→ Task objective:
Using the material below, tally each line with the string "rnet" and report only the total.

→ Data extract:
- - - - -

This is an optimization exercise on Yosys and OpenROAD, whose aim is small area and a short achievable clock period, not a production implementation. Function was checked by simulation only, so behaviour that the tests miss may differ from the original. No driver is modelled on the clock port, so clock power and skew are understated where the tree is cut down; a real chip needs a root buffer or a tree. No activity file was given, so power comes from the tool's default toggle rates.

Design TEN_GIG_MAC_RX_PATH, start of the top module:
module TEN_GIG_MAC_RX_PATH #(
    parameter       P_SRC_MAC  = 48'h01_02_03_04_05_06
)(
    input           i_clk               ,
    input           i_rst               ,
    input  [63:0]   i_xgmii_rxd         ,
    input  [7 :0]   i_xgmii_rxc         ,
    input  [47:0]   i_dynamic_src_mac   ,
    input           i_dynamic_src_valid ,
    output [63:0]   m_axis_rdata        ,
    output [79:0]   m_axis_ruser        ,
    output [7 :0]   m_axis_rkeep        ,
    output          m_axis_rlast        ,
    output          m_axis_rvalid       ,
    output          o_crc_error         ,
    output          o_crc_valid
);
reg  [63:0] d1;              
reg  [7 :0] c1;
reg  [31:0] r2;              
always @(posedge i_clk) begin
    d1 <= i_xgmii_rxd;
    c1 <= i_xgmii_rxc;
    r2 <= d1[63:32];
end
wire        fb0 = c1[0] && d1[7 :0 ] == 8'hFB;      
wire        fb4 = c1[4] && d1[39:32] == 8'hFB;      
wire [7:0]  fd;                                     
genvar gi;
generate for (gi = 0; gi < 8; gi = gi + 1) begin : g_fd
    assign fd[gi] = c1[gi] && d1[8*gi+7 -: 8] == 8'hFD;
end endgenerate
reg         loc3;            
reg         sof4d;
reg  [3:0]  fdr;             
always @(posedge i_clk or posedge i_rst) begin
    if (i_rst) begin
        loc3  <= 1'b0;
        sof4d <= 1'b0;
        fdr   <= 4'd0;
    end else begin
        if (fb0)
            loc3 <= 1'b0;
        else if (fb4)
            loc3 <= 1'b1;
        sof4d <= fb4 && !fb0;
        fdr   <= fd[7:4];
    end
end
wire [63:0] acur  = loc3 ? {d1[31:0], r2} : d1;
wire [7 :0] fda   = loc3 ? {fd[3:0], fdr} : fd;
wire        sofa  = fb0 || sof4d;
wire        eofa  = |fda;
wire [2 :0] phia  = {fda[4] | fda[5] | fda[6] | fda[7],
                     fda[2] | fda[3] | fda[6] | fda[7],
                     fda[1] | fda[3] | fda[5] | fda[7]};
reg  [63:0] a2, a3, a4, a5, a6;
  ...
Size: roughly 1700 cells after synthesis, roughly 650 flip-flops, roughly 280 I/O pins, about 24000 um^2 of cells after synthesis.
==> flow/config.mk <==
export PLATFORM = sky130hd
export DESIGN_NAME = TEN_GIG_MAC_RX_PATH
export DESIGN_NICKNAME = TEN_GIG_MAC_RX_PATH
export VERILOG_FILES = /design/flow/design.v
export SDC_FILE = /design/flow/constraint.sdc
export NUM_CORES = 4
export LEC_CHECK = 0
export CAP_MARGIN = 20
export CORE_MARGIN = 2
export CORE_UTILIZATION = 60
export SLEW_MARGIN = 20
==> flow/constraint.sdc <==
create_clock -name core_clock -period 9.0 [get_ports {i_clk}]
set_input_delay 1.8000 -clock core_clock [delete_from_list [all_inputs] [get_ports {i_clk}]]
set_output_delay 1.8000 -clock core_clock [all_outputs]
set_load 0.01 [all_outputs]
standard.sh (not shown) runs the stock make flow with config.mk's settings and CLKGATE_MAP_FILE= SYNTH_SCRIPT=/design/flow/synth_recipe.tcl, a recipe that flattens the netlist after the stock synthesis.
==> flow/flow/run.sh <==
#!/bin/bash
set -euo pipefail
W=$(pwd)
MARGIN=6.35
CLUSTER=30
DIAM=80
export DONT_BUFFER_PORTS=1
export PRE_GLOBAL_PLACE_TCL=$W/flow/ports.tcl
export CTS_ARGS="-sink_clustering_enable -repair_clock_nets -dont_use_dummy_load -buf_list {sky130_fd_sc_hd__clkbuf_8 sky130_fd_sc_hd__clkbuf_16} -root_buf sky130_fd_sc_hd__clkbuf_16 -sink_clustering_size $CLUSTER -sink_clustering_max_diameter $DIAM"
NLEAF=34
if [[ $NLEAF != 0 ]]; then export PRE_CTS_TCL=$W/flow/cts.tcl; fi
if [[ $MARGIN != 0 ]]; then export SETUP_SLACK_MARGIN=$MARGIN; fi
bash standard.sh > $W/standard_flow.log 2>&1
==> flow/flow/cts.tcl <==
proc my_two_level_cts {nroot nleaf leafcell rootcell} {
  set block [ord::get_db_block]
  set db [ord::get_db]
  set clknet [$block findNet i_clk]
  set sinks {}
  foreach it [$clknet getITerms] {
    set inst [$it getInst]
    set loc [$inst getLocation]
    lappend sinks [list $it [lindex $loc 0] [lindex $loc 1]]
  }
  set n [llength $sinks]
  set sorted [lsort -real -index 1 $sinks]
  set cents {}
  for {set k 0} {$k < $nleaf} {incr k} {
    set s [lindex $sorted [expr {int(($k + 0.5) * $n / $nleaf)}]]
    lappend cents [list [lindex $s 1] [lindex $s 2]]
  }
  # k-means with at most cap registers per cluster: registers are assigned
  # in order of their distance to the nearest centre, each to the nearest
  # centre that still has room
  set cap [expr {int(ceil(1.12 * $n / $nleaf))}]
  for {set iter 0} {$iter < 30} {incr iter} {
    set order {}
    set i 0
    foreach s $sinks {
      set ds {}
      for {set k 0} {$k < $nleaf} {incr k} {
        set c [lindex $cents $k]
        lappend ds [list $k [expr {abs([lindex $s 1] - [lindex $c 0]) + abs([lindex $s 2] - [lindex $c 1])}]]
      }
      set ds [lsort -real -index 1 $ds]
      lappend order [list $i [lindex $ds 0 1] $ds]
      incr i
    }
    set sumx [lrepeat $nleaf 0.0]; set sumy [lrepeat $nleaf 0.0]; set cnt [lrepeat $nleaf 0]
    set assign [lrepeat $n 0]
    foreach o [lsort -real -index 1 $order] {
      set i [lindex $o 0]
      foreach kd [lindex $o 2] {
        set k [lindex $kd 0]
        if {[lindex $cnt $k] < $cap} { break }
      }
      set s [lindex $sinks $i]
      lset assign $i $k
      lset sumx $k [expr {[lindex $sumx $k] + [lindex $s 1]}]
      lset sumy $k [expr {[lindex $sumy $k] + [lindex $s 2]}]
      lset cnt $k [expr {[lindex $cnt $k] + 1}]
    }
    for {set k 0} {$k < $nleaf} {incr k} {
      if {[lindex $cnt $k] > 0} {
        lset cents $k [list [expr {[lindex $sumx $k] / [lindex $cnt $k]}] [expr {[lindex $sumy $k] / [lindex $cnt $k]}]]
      }
    }
  }
  puts "clock tree: $n registers, $nleaf leaf clusters, sizes [lsort -integer $cnt]"
  # group the leaf clusters into nroot groups (k-means on their centres)
  set lc {}
  for {set k 0} {$k < $nleaf} {incr k} {
    if {[lindex $cnt $k] > 0} { lappend lc [list $k {*}[lindex $cents $k]] }
  }
  set nl [llength $lc]
  set sortedl [lsort -real -index 1 $lc]
  set rc {}
  for {set r 0} {$r < $nroot} {incr r} {
    set s [lindex $sortedl [expr {int(($r + 0.5) * $nl / $nroot)}]]
    lappend rc [list [lindex $s 1] [lindex $s 2]]
  }
  set rcap [expr {int(ceil(1.0 * $nl / $nroot))}]
  for {set iter 0} {$iter < 30} {incr iter} {
    set order {}
    foreach l $lc {
      set ds {}
      for {set r 0} {$r < $nroot} {incr r} {
        set c [lindex $rc $r]
        lappend ds [list $r [expr {abs([lindex $l 1] - [lindex $c 0]) + abs([lindex $l 2] - [lindex $c 1])}]]
      }
      set ds [lsort -real -index 1 $ds]
      lappend order [list $l [lindex $ds 0 1] $ds]
    }
    set rsx [lrepeat $nroot 0.0]; set rsy [lrepeat $nroot 0.0]; set rcnt [lrepeat $nroot 0]
    array unset rof
    foreach o [lsort -real -index 1 $order] {
      set l [lindex $o 0]
      foreach kd [lindex $o 2] {
        set r [lindex $kd 0]
        if {[lindex $rcnt $r] < $rcap} { break }
      }
      set rof([lindex $l 0]) $r
      lset rsx $r [expr {[lindex $rsx $r] + [lindex $l 1]}]
      lset rsy $r [expr {[lindex $rsy $r] + [lindex $l 2]}]
      lset rcnt $r [expr {[lindex $rcnt $r] + 1}]
    }
    for {set r 0} {$r < $nroot} {incr r} {
      if {[lindex $rcnt $r] > 0} {
        lset rc $r [list [expr {[lindex $rsx $r] / [lindex $rcnt $r]}] [expr {[lindex $rsy $r] / [lindex $rcnt $r]}]]
      }
    }
  }
  puts "clock tree: $nroot root buffers driving [lsort -integer $rcnt] leaf buffers"
  set rootm [$db findMaster $rootcell]
  set leafm [$db findMaster $leafcell]
  for {set r 0} {$r < $nroot} {incr r} {
    if {[lindex $rcnt $r] == 0} { continue }
    set root [odb::dbInst_create $block $rootm clktree_root_$r]
    set rnet($r) [odb::dbNet_create $block clktree_root_net_$r]
    $rnet($r) setSigType CLOCK
    [$root findITerm A] connect $clknet
    [$root findITerm X] connect $rnet($r)
    set c [lindex $rc $r]
    $root setLocation [expr {int([lindex $c 0])}] [expr {int([lindex $c 1])}]
    $root setPlacementStatus PLACED
  }
  foreach l $lc {
    set k [lindex $l 0]
    set leaf [odb::dbInst_create $block $leafm clktree_leaf_$k]
    set lnet [odb::dbNet_create $block clktree_leaf_net_$k]
    $lnet setSigType CLOCK
    [$leaf findITerm A] connect $rnet($rof($k))
    [$leaf findITerm X] connect $lnet
    $leaf setLocation [expr {int([lindex $l 1])}] [expr {int([lindex $l 2])}]
    $leaf setPlacementStatus PLACED
    set leaves($k) $lnet
  }
  set i 0
  foreach s $sinks {
    set it [lindex $s 0]
    $it disconnect
    $it connect $leaves([lindex $assign $i])
    incr i
  }
}

my_two_level_cts 4 34 sky130_fd_sc_hd__clkbuf_16 sky130_fd_sc_hd__clkbuf_16

# the tree is built: the step's clock_tree_synthesis call only sets the
# clock propagated, as TritonCTS leaves it
rename clock_tree_synthesis my_unused_clock_tree_synthesis
proc clock_tree_synthesis {args} {
  puts "clock tree built by flow/cts.tcl; TritonCTS not run"
  set_propagated_clock [all_clocks]
}
Other scripts of this flow, unchanged in this note and not shown: flow/flow/ports.tcl
The first run finished clean.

- - - - -

→ Response to this exercise:
4